The Arena, Volume 4, No. 19, June, 1891
Chapter 11
In presenting these views, I am not assailing millionaires as men more objectionable or censurable than any other class. It is not true that the mere ability to gain wealth implies moral inferiority, for it implies many substantial and honorable qualities. Reverse the social ranks, give the wealth to the poor, and our condition would not be improved, perhaps it would be much worse. The fault lies in our social system of struggle and rivalry, and while that system generates, as it always has, extreme wealth and extreme poverty, we must combat these two evils, and to control them is the purpose of this essay. Whether a better social system is possible that would PREVENT them, is not now under consideration, but surely there must be a system which will make unlimited wealth and unlimited poverty impossible, for such conditions are incompatible with a permanent, peaceful, and prosperous republic. As well might we expect a successful voyage from a ship with four-fifths of its cargo on the upper deck, as from a republic top heavy with millionaire capital. Can we believe that republics are forbidden by the laws of progress and evolution; that they must, as Macaulay maintained, come to a fatal crisis? I trust not. But does not our social system, inherited from barbarism, built up on the hot ashes left where the fires of war have desolated, necessarily develop that inequality which has swept the great empires of antiquity to their doom. When all the wealth of the nation has fallen into the possession of two per cent. of the population, the period of danger has arrived. Five per cent. of our population had, in 1880, absorbed four fifths of the national wealth, and at present, according to the careful statistics of Mr. Shearman, less than two per cent. hold seven tenths of our wealth, and are rapidly advancing to nine tenths, their progress being assisted by the indirect taxation which places the burden of government on the shoulders of poverty. Popular ignorance of public affairs has tolerated this, and has tolerated a financial system far worse, which has given capital all possible advantage of labor. We are drifting in the rapids; how far off is our Niagara? But labor is roused, and a change in our system of taxation is imminent.
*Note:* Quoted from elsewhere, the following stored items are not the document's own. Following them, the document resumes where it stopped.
==> src/rtl/seq_alu_pkg.sv <==
// Shared op-codes and sequencer state encoding for the sequential ALU datapath.
package seq_alu_pkg;

    localparam logic [2:0] OP_AND = 3'b000;
    localparam logic [2:0] OP_OR  = 3'b001;
    localparam logic [2:0] OP_ADD = 3'b010;
    localparam logic [2:0] OP_SUB = 3'b110;
    localparam logic [2:0] OP_SLT = 3'b111;

    typedef enum logic [1:0] {
        S_IDLE = 2'd0,
        S_READ = 2'd1,
        S_EXEC = 2'd2,
        S_WB   = 2'd3
    } state_t;

endpackage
Unlimited wealth and unlimited poverty are the necessary results of the warlike stage of progress, which develops the conquerors and the conquered in the great battle of life. Unnumbered centuries of tribal and international war have developed to high perfection the wolfish and tigerish instincts of humanity. What is called peace is a state of financial war. Beneath the smooth skin of the civilized man, we find the wolf in undiminished vigor. The triumphant wolf rides in his chariot; the conquered wolf sleeps in the open air along the alleys, wharves, and streets; but what cares the wolf triumphant for that? for the 30,000 homeless in London? The policeman's club, or the bayonet, is the only thing that keeps down riot and arson, and the uncertainty of the result is all that hinders the French, German, and Russian wolves from turning a continent into a pandemonium. Is Europe truly a civilized country? Not if tried by an ethical standard. VON MOLTKE, the great man of Germany, who has so recently passed away, considered war a _permanent_ institution.
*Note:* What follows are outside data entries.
<file path="src/rtl/fetch_stage.sv">
// Instruction-fetch stage: PC, instruction-memory address, IF/ID register, RUN/HALT FSM.
// Optional performance counters are compiled in when FETCH_PERF_CNT_EN is defined.
module fetch_stage #(
  parameter logic [15:0] RESET_PC  = 16'h0000,
  parameter int          MEM_BYTES = 256
) (
  input  logic        clk,
  input  logic        rst,
  output logic [15:0] imem_addr,
  input  logic [15:0] imem_instr,
  input  logic        stall,
  input  logic        redirect,
  input  logic [15:0] redirect_pc,
  output logic [15:0] ifid_instr,
  output logic [15:0] ifid_pc,
  output logic [15:0] ifid_pc_plus2,
  output logic        ifid_valid,
  output logic        halted
`ifdef FETCH_PERF_CNT_EN
  ,
  output logic [31:0] perf_fetch_cnt,
  output logic [31:0] perf_stall_cnt
`endif
);

  localparam logic [15:0] ADDR_MASK  = 16'(MEM_BYTES - 1);
  localparam logic [15:0] HALT_INSTR = 16'hFFFF;

  typedef enum logic {
    ST_RUN  = 1'b0,
    ST_HALT = 1'b1
  } state_e;

  state_e      state_q, state_d;
  logic [15:0] pc_q, pc_d;
  logic [15:0] instr_q, instr_d;
  logic [15:0] ifpc_q, ifpc_d;
  logic [15:0] ifpc2_q, ifpc2_d;
  logic        valid_q, valid_d;

  logic [15:0] next_pc;
  logic        fetch_en;
  logic        is_halt;

  assign next_pc  = (pc_q + 16'd2) & ADDR_MASK;
  assign fetch_en = !redirect && !stall && (state_q == ST_RUN);
  assign is_halt  = (imem_instr == HALT_INSTR);

  // FSM state register
  always_ff @(posedge clk or posedge rst) begin
    if (rst) begin
      state_q <= ST_RUN;
    end else begin
      state_q <= state_d;
    end
  end

  // FSM next state: redirect always restarts fetch; a captured halt word parks the FSM
  always_comb begin
    state_d = state_q;
    if (redirect) begin
      state_d = ST_RUN;
    end else if (fetch_en && is_halt) begin
      state_d = ST_HALT;
    end
  end

  // FSM outputs
  always_comb begin
    halted = (state_q == ST_HALT);
  end

  always_ff @(posedge clk or posedge rst) begin
    if (rst) begin
      pc_q    <= RESET_PC;
      instr_q <= 16'h0000;
      ifpc_q  <= 16'h0000;
      ifpc2_q <= 16'h0000;
      valid_q <= 1'b0;
    end else begin
      pc_q    <= pc_d;
      instr_q <= instr_d;
      ifpc_q  <= ifpc_d;
      ifpc2_q <= ifpc2_d;
      valid_q <= valid_d;
    end
  end

  always_comb begin
    pc_d    = pc_q;
    instr_d = instr_q;
    ifpc_d  = ifpc_q;
    ifpc2_d = ifpc2_q;
    valid_d = valid_q;
    if (redirect) begin
      pc_d    = redirect_pc & ADDR_MASK & 16'hFFFE;
      instr_d = 16'h0000;
      ifpc_d  = 16'h0000;
      ifpc2_d = 16'h0000;
      valid_d = 1'b0;
    end else if (stall) begin
      pc_d = pc_q;
    end else if (state_q == ST_RUN) begin
      instr_d = imem_instr;
      ifpc_d  = pc_q;
      ifpc2_d = next_pc;
      valid_d = 1'b1;
      // The halt word is delivered once; the PC stays parked on it
      if (!is_halt) begin
        pc_d = next_pc;
      end
    end else begin
      instr_d = 16'h0000;
      valid_d = 1'b0;
    end
  end

  assign imem_addr     = pc_q;
  assign ifid_instr    = instr_q;
  assign ifid_pc       = ifpc_q;
  assign ifid_pc_plus2 = ifpc2_q;
  assign ifid_valid    = valid_q;

`ifdef FETCH_PERF_CNT_EN
  logic [31:0] fetch_cnt_q, fetch_cnt_d;
  logic [31:0] stall_cnt_q, stall_cnt_d;

  always_comb begin
    fetch_cnt_d = fetch_cnt_q;
    stall_cnt_d = stall_cnt_q;
    if (fetch_en) begin
      fetch_cnt_d = fetch_cnt_q + 32'd1;
    end
    if (stall && !redirect) begin
      stall_cnt_d = stall_cnt_q + 32'd1;
    end
  end

  always_ff @(posedge clk or posedge rst) begin
    if (rst) begin
      fetch_cnt_q <= 32'd0;
      stall_cnt_q <= 32'd0;
    end else begin
      fetch_cnt_q <= fetch_cnt_d;
      stall_cnt_q <= stall_cnt_d;
    end
  end

  assign perf_fetch_cnt = fetch_cnt_q;
  assign perf_stall_cnt = stall_cnt_q;
`endif

endmodule
</file>
<file path="config.mk">
export PLATFORM = sky130hd
export DESIGN_NAME = fetch_stage
export DESIGN_NICKNAME = d
export VERILOG_FILES = /design/src/rtl/fetch_stage.sv
export SDC_FILE = /design/constraint.sdc
export NUM_CORES = 1
export LEC_CHECK = 0
export ABC_AREA = 1
export CAP_MARGIN = 20
export CELL_PAD_IN_SITES_DETAIL_PLACEMENT = 0
export CELL_PAD_IN_SITES_GLOBAL_PLACEMENT = 1
export CORE_ASPECT_RATIO = 1.5
export CORE_MARGIN = 4
export CORE_UTILIZATION = 25
export CTS_BUF_LIST = sky130_fd_sc_hd__clkbuf_4
export DETAILED_ROUTE_END_ITERATION = 6
export GPL_TIMING_DRIVEN = 1
export PLACE_DENSITY = 0.85
export SETUP_SLACK_MARGIN = 0.02
export SLEW_MARGIN = 40
export SYNTH_ARGS = -nofsm -noshare
export SYNTH_HDL_FRONTEND = slang
export SYNTH_SLANG_ARGS = --single-unit
</file>
<file path="constraint.sdc">
create_clock -name clk -period 1.2 [get_ports clk]
set_clock_uncertainty 0.1 [all_clocks]
set_input_delay 0.3 -clock clk [delete_from_list [all_inputs] [get_ports clk]]
set_output_delay 0.3 -clock clk [all_outputs]
set_load 0.03 [all_outputs]
</file>
==> results of run 1 <==
## routing by layer
metal,vias up,part of all wire [%],global-route usage (%)
met1,918,33,13.2
met2,86,59,28.5
met5,-,0,0
li1,918,-,-
met3,11,6.2,3.47
met4,0,2.2,3.95
## cell families (layout without fill, tap and decap cells)
family | Yosys count | in the layout | synth area share (%)
XOR/XNOR | 1 | 1 | 0.449
buffers and inverters | 45 | 156 | 14.9
AO/OA/AOI/OAI | 34 | 34 | 12.4
other | 1 | 25 | 0.192
flip-flops | 40 | 40 | 51.2
adder cells (fa/ha/maj) | 1 | 1 | 0.641
AND/OR/NAND/NOR | 92 | 92 | 20.2
## cells in the final DEF (no fill, tap or decap), types with 3 or more instances in the layout
master,instances
inv_1,7
a22o_1,15
conb_1,25
nand3_1,3
clkbuf_4,6
nor2_1,5
nand3_2,8
nor2_2,3
clkdlybuf4s50_1,9
dfrtp_2,6
nand2_4,5
inv_8,3
nand2_2,17
buf_4,45
a32o_1,3
o21ai_2,6
dlygate4sd2_1,17
buf_6,50
buf_12,11
dfrtp_1,34
nand2_1,44
o21ai_1,9
## what timing repair did
item                       in CTS  in global routing
pin swaps                      25                  9
buffers inserted               29                  9
setup endpoints to repair      81                 80
gates cloned                    2                  0
gates resized for setup       105                 25
## flip-flops by register name, summed over array words and instances, names as in the netlist
name	count
ifid_instr	16
ifid_valid	1
ifid_pc_plus2	8
ifid_pc	7
imem_addr	7
halted	1
## metrics by stage
step	instance area, um2	total power [mW]	setup WS [ps]	std cells	utilization, %
floorplan	2100	2.28	-132	238	-
global placement	2900	2.79	-626	405	38.1
detailed placement	2900	2.80	-676	405	38.1
CTS	3500	3.82	-277	443	46.0
global route	3640	4.08	-310	451	47.8
finish	3640	3.87	-249	451	47.8
## power groups by stage
stage / Combinational (mW) / Sequential, mW / Clock [mW]
finish: 1.58 / 1.59 / 0.703
global route: 1.68 / 1.60 / 0.795
CTS: 1.51 / 1.58 / 0.732
detailed placement: 1.18 / 1.62 / 0
global placement: 1.17 / 1.62 / 0
floorplan: 0.460 / 1.82 / 0
## final timing paths
kind	from	endpoint	slack (ps)	depth (start not counted)
max	imem_addr[3]$_DFFE_PP0P_	imem_addr[3]	-250	2
min	imem_instr[13]	ifid_instr[13]$_DFFE_PP0N_	190	2
max reg2reg	halted$_DFFE_PP0P_	imem_addr[6]$_DFFE_PP0P_	-240	9
min reg2reg	ifid_instr[14]$_DFFE_PP0N_	ifid_instr[14]$_DFFE_PP0N_	440	1
max in group asynchronous	rst	imem_addr[1]$_DFFE_PP0P_	580	3
min in group asynchronous	rst	ifid_instr[7]$_DFFE_PP0N_	200	3
## cell type report
type                            count  area (um2)  area share [%]
Timing Repair Buffer              134        1400            38.5
Sequential cell                    40        1010            27.7
Multi-Input combinational cell    153         962            26.4
Tap cell                          102         128            3.51
Inverter                           13        72.6            1.99
Clock buffer                        6        45.0            1.24
Clock inverter                      2        11.3           0.309
Timing Repair inverter              1        11.3           0.309
==> results.toml, run 1 <==
[run_status]
status = "finished with violations"
violations = "negative setup slack"

[cts]
cts_tree = "yes"
numCtsBuffers = 5
htree_levels = 2
cts_root_buf = "clkbuf_4"
ctsHoldBuffers = 0
clock_sinks = 40
cts.reportedPaths.clkPinSlew_ps = 140
cts_buffer_depth = 2
clkLatencyLatePin_ps = 350

[pwr]
power.switching_mw = 1.39
sw_frac_of_total_pct = 36.0
ir_worst_vdd_mv = 0.452
cellPowerDensity_mw_per_mm2 = 1060
p_clk_share_pct = 18.2
p_leak_nw = 1.85
p_int_mw = 2.48
pwr-share-seq_pct = 41.0
pwr-share-comb_pct = 40.8

[logic_synthesis]
yosys_register_bits = 40
async_flop_share_pct = 100
synth_edf_count = 0
synth.most_common_cell = "nand2_1"
ys.flop_type = "dfrtp_1"
synthCells = 214
yosys.area.top_type_share_pct = 51.2
syn_area_per_cell_um2 = 9.13
synth_common_cells = "nand2_1 (66), dfrtp_1 (40), buf_4 (28)"
yosys-top-cells-area = "dfrtp_1 (51%), nand2_1 (13%), buf_4 (11%)"
synth.distinct_cells = 23
synth_seq_area_share_pct = 51.2
synth_area_leader_cell = "dfrtp_1"
synth_area_mm2 = 0.00195
synth_warnings = 0

[die]
dieHeight_um = 116
initial_core_util_pct = 25.7
core_mm2 = 0.00761
io_pins = 102
std_cell_rows = 39
die_area_mm2 = 0.00932
die_x_um = 80.2

[sta]
fin_crit_ps = 1450
setup_viol = 63
period_share_pct = 121
finalHoldViolCount = 0
setup-tns-final_ps = -8410
worst_slack_ps = -249
slew_viol_final = 0
fin_hold_ws_ps = 190
rsz0062_at_grt = "true"
fmax_ghz = 0.690

[worst_setup_path]
worstSetupPathType = "flop to output pin"
slowest_stage = "dfrtp_2"
critical_path_required_ps = 800
max_stage_delay_ps = 450
startpoint_type = "flop"
worstPathCellList = "buf_6 -> buf_12"
critPathBufInv = 2
arrival_ps = 1050
cp_max_fo = 3
worstSetupEndpointType = "output pin"
critPathTopFamily = "flip-flops"

[finish]
drive_gt1_share_pct = 50.1
fin_nets = 385
syn_to_final_growth_pct = 86.4
antennaDiodeCount = 0
fillCellCount = 719

[global_routing]
grt_pass1_vias = 1976
track_usage_pct = 13.9
grt_antenna_before_repair = 0
grt_overflow_total = 0
grt_pass1_wl_mm = 9.83
grt_start_max_net_pins = 31

[detailed_routing]
ant_nets = 0
viasPerCell = 4.29
vias = 1933
dr.pass1.iters = 4
wl_mm = 6.42
drt_iter0_markers = 52
wl_per_cell_um = 14.2
post-route-drc-count = 0

[placement]
io_buffers = 67
gp_congestion = 0.829
dp_hpwl_mm = 4.21

[flow_run]
max_cap_violations = 0

[worst_hold_path]
holdCritPathClass = "input port to flop"
No activity file was read; power rests on OpenSTA's default activity.
==> run 2, diff against run 1 <==
--- a/config.mk
+++ b/config.mk
@@ -10,9 +10,10 @@
 export CELL_PAD_IN_SITES_DETAIL_PLACEMENT = 0
 export CELL_PAD_IN_SITES_GLOBAL_PLACEMENT = 1
 export CORE_ASPECT_RATIO = 1.5
-export CORE_MARGIN = 4
+export CORE_MARGIN = 3
 export CORE_UTILIZATION = 25
 export CTS_BUF_LIST = sky130_fd_sc_hd__clkbuf_4
+export CTS_CLUSTER_SIZE = 10
 export DETAILED_ROUTE_END_ITERATION = 6
 export GPL_TIMING_DRIVEN = 1
 export PLACE_DENSITY = 0.85
==> run 2 against run 1 <==
The run still ends with negative setup slack left. Utilization up 2.9 points. Combinational power up 6%. Non-clock buffer count up 3. Setup slack worse by 20 ps. Sequential power about the same. Hold slack worse by 0.51 ps. Fmax down 1.4%. Wire length down 0.56%. Sequential share of layout area down 0.93 points. Sequential cell count unchanged. Largest cell class unchanged. Highest routed layer unchanged.
==> results.toml, run 2 (same netlist as run 1, synthesis figures left out) <==
[detailed_routing]
wl_per_cell_um = 14.1
dr.pass1.iters = 4
wl_mm = 6.39
viasPerCell = 4.37
drt_iter0_markers = 71
ant_nets = 0
vias = 1977
post-route-drc-count = 0

[run_status]
violations = "negative setup slack"
status = "finished with violations"

[worst_setup_path]
worstSetupPathType = "flop to output pin"
arrival_ps = 1070
worstSetupEndpointType = "output pin"
critical_path_required_ps = 800
cp_max_fo = 2
startpoint_type = "flop"
max_stage_delay_ps = 460
worstPathCellList = "buf_6 -> buf_12"
slowest_stage = "dfrtp_2"

[die]
initial_core_util_pct = 26.3
io_pins = 102
std_cell_rows = 38
core_mm2 = 0.00742
die_area_mm2 = 0.00893
die_x_um = 78.2
dieHeight_um = 114

[pwr]
sw_frac_of_total_pct = 34.4
cellPowerDensity_mw_per_mm2 = 1110
fin_total_pwr_mw = 4.17
p_clk_share_pct = 22.1
pwr-share-seq_pct = 37.9
power.switching_mw = 1.44
ir_worst_vdd_mv = 0.467
pwr-share-comb_pct = 40.0
p_int_mw = 2.74
p_leak_nw = 1.93

[placement]
dp_slack_ps = -662
place_inst = 403
io_buffers = 67
gp_congestion = 0.833
dp_hpwl_mm = 4.13

[finish]
layout_commonest_cell = "buf_6"
final_cell_mix = "buf_6 (52), buf_4 (46), nand2_1 (43)"
syn_to_final_growth_pct = 92.6
antennaDiodeCount = 0
largest_reg_flops = 16
fin_nets = 388
final_cells = 452
fin_util_pct = 50.7
drive_gt1_share_pct = 54.0

[global_routing]
grt_antenna_before_repair = 0
grt_pass1_wl_mm = 9.62
grt_pass1_vias = 1970
met3_usage_pct = 3.86
met2_usage_pct = 26.4
grt_start_max_net_pins = 31
track_usage_pct = 13.9
met1_usage_pct = 14.0
busiest_layer = "met2"
grt_overflow_total = 0

[cts]
cts_buffer_depth = 2
clkLatencyLatePin_ps = 350
cts_root_buf = "clkbuf_4"
clock_sinks = 40
cts.reportedPaths.clkPinSlew_ps = 130
htree_levels = 2
numCtsBuffers = 5
cts_tree = "yes"
ctsHoldBuffers = 0

[sta]
finalHoldViolCount = 0
fin_hold_ws_ps = 190
fmax_ghz = 0.681
fin_crit_ps = 1470
setup_viol = 62
worst_slack_ps = -269
rsz0062_at_grt = "true"
slew_viol_final = 0
period_share_pct = 122

[flow_run]
max_cap_violations = 0

[worst_hold_path]
holdCritPathClass = "input port to flop"
-- run 2: final timing paths --
path	start	to	slack [ps]	depth (start not counted)
max	halted$_DFFE_PP0P_	halted	-270	2
min	imem_instr[6]	ifid_instr[6]$_DFFE_PP0N_	190	2
max reg2reg	imem_addr[2]$_DFFE_PP0P_	imem_addr[7]$_DFFE_PP0P_	-180	9
min reg2reg	ifid_instr[14]$_DFFE_PP0N_	ifid_instr[14]$_DFFE_PP0N_	450	1
max in group asynchronous	rst	imem_addr[1]$_DFFE_PP0P_	590	3
min in group asynchronous	rst	ifid_instr[5]$_DFFE_PP0N_	210	3
-- run 2: power by group through the flow --
| stage | sequential, mW | clock [mW] | combinational, mW |
|---|---|---|---|
| after floorplan | 1.82 | 0 | 0.460 |
| after global placement | 1.62 | 0 | 1.16 |
| after detailed placement | 1.62 | 0 | 1.17 |
| final | 1.58 | 0.921 | 1.67 |
| after CTS | 1.58 | 0.946 | 1.49 |
| after global routing | 1.59 | 0.997 | 1.77 |
-- run 2: critical path, delay by kind of cell (launching register included) --
| family | cells | cell delay [ps] |
|---|---|---|
| buffers and inverters | 2 | 250 |
| DFF | 1 | 460 |
-- run 2: metrics by stage --
stage / TNS [ps] / instance area (um2)
detailed placement: -21590 / 2900
floorplan: -1380 / 2100
finish: -7330 / 3760
global route: -10510 / 3760
global placement: -20990 / 2900
CTS: -8570 / 3510
-- run 2: cell type report --
type	count	area, um2
clock buffer	6	45.0
timing repair buffer	137	1430
inverter	13	72.6
multi-input combinational	153	1030
timing repair inverter	1	11.3
clock inverter	2	35.0
fill	686	3650
tap	100	125
sequential	40	1010
-- run 2: what timing repair did --
action                                  in CTS  in global routing
setup buffers                               27                 16
endpoints found under the setup margin      81                 81
cloned                                       2                  0
endpoints found under the hold margin        0                  0
resized for setup                          107                 44
pin swaps                                   27                 13
-- run 2: routing by layer --
| metal | share of wire, % | wire length (um) |
|---|---|---|
| met3 | 6.7 | 430 |
| met5 | 0 | 0 |
| met2 | 57 | 3620 |
| met1 | 34 | 2160 |
| met4 | 2.8 | 177 |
In this wolfish stage of human development, altruism is almost unknown, except as an eccentricity. It is safe to say, as a general rule to which there are not many exceptions, that _no man is fit to be entrusted with any more than he needs for his own comfortable existence_. Every dollar beyond that sum is wasted in his hands. He has not the faintest conception that he is a trustee of all such wealth, responsible to heaven for its use. As he cannot consume it, he can but squander it to gratify his vanity, and lift himself to a position from which he can, or thinks he can, look down upon his fellows. The leading idea of the average citizen is to construct a palace that will cost ten, twenty, fifty, or a hundred times as much as the residence that would be amply sufficient and pleasant.[17] His talent for the destruction of wealth grows by indulgence, and thus the millions that the financial conquerors have won from the conquered are thrown into the blazing flame of ostentation, and might as well be thrown into a literal conflagration. Such is the humanity with which we have to deal at present. Wealth, no matter who holds it, does not restrain the destruction of the resources of the commonwealth, but the growl of the suffering millions may, and may lead to a recognition of the grand truth that everything beyond the demands of human comfort is a sacred trust for humanity, and with the millions thus aroused, I believe it may be possible to introduce laws which will gradually change the entire condition of society, and leave in this broad land neither an American prince nor an American beggar--a change which will be a greater forward movement than that of 1776.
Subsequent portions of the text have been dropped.